Your objective: Your response should consist solely of the lines from the one containing "export PLACE_DENSITY_LB_ADDON = 0.2" through the end of the data, copied exactly.

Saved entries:
──────────

[config.mk]
export PLATFORM = sky130hd
export DESIGN_NAME = bsg_mem_2rw_sync_mask_write_bit_sched
export DESIGN_NICKNAME = d
export VERILOG_FILES = /design/src/rtl/bsg_mem_2rw_sync_mask_write_bit_sched.sv
export SDC_FILE = /design/constraint.sdc
export NUM_CORES = 1
export LEC_CHECK = 0
export ABC_AREA = 1
export ABC_CLOCK_PERIOD_IN_PS = 1200
export CELL_PAD_IN_SITES_DETAIL_PLACEMENT = 0
export CELL_PAD_IN_SITES_GLOBAL_PLACEMENT = 1
export CORE_MARGIN = 4
export CORE_UTILIZATION = 18
export DETAILED_ROUTE_END_ITERATION = 8
export GPL_ROUTABILITY_DRIVEN = 0
export PLACE_DENSITY_LB_ADDON = 0.2
export SKIP_CTS_REPAIR_TIMING = 1
export SLEW_MARGIN = 20
export SYNTH_ARGS = -nofsm -noshare
export SYNTH_HDL_FRONTEND = slang
export SYNTH_SLANG_ARGS = --single-unit
[constraint.sdc]
create_clock -name clk_i -period 1.2 [get_ports clk_i]
set_clock_uncertainty 0.2 [all_clocks]
set_input_delay 0.18 -clock clk_i [delete_from_list [all_inputs] [get_ports clk_i]]
set_output_delay 0.18 -clock clk_i [all_outputs]
set_load 0.01 [all_outputs]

──────────

Exercise answer:
export PLACE_DENSITY_LB_ADDON = 0.2
export SKIP_CTS_REPAIR_TIMING = 1
export SLEW_MARGIN = 20
export SYNTH_ARGS = -nofsm -noshare
export SYNTH_HDL_FRONTEND = slang
export SYNTH_SLANG_ARGS = --single-unit
[constraint.sdc]
create_clock -name clk_i -period 1.2 [get_ports clk_i]
set_clock_uncertainty 0.2 [all_clocks]
set_input_delay 0.18 -clock clk_i [delete_from_list [all_inputs] [get_ports clk_i]]
set_output_delay 0.18 -clock clk_i [all_outputs]
set_load 0.01 [all_outputs]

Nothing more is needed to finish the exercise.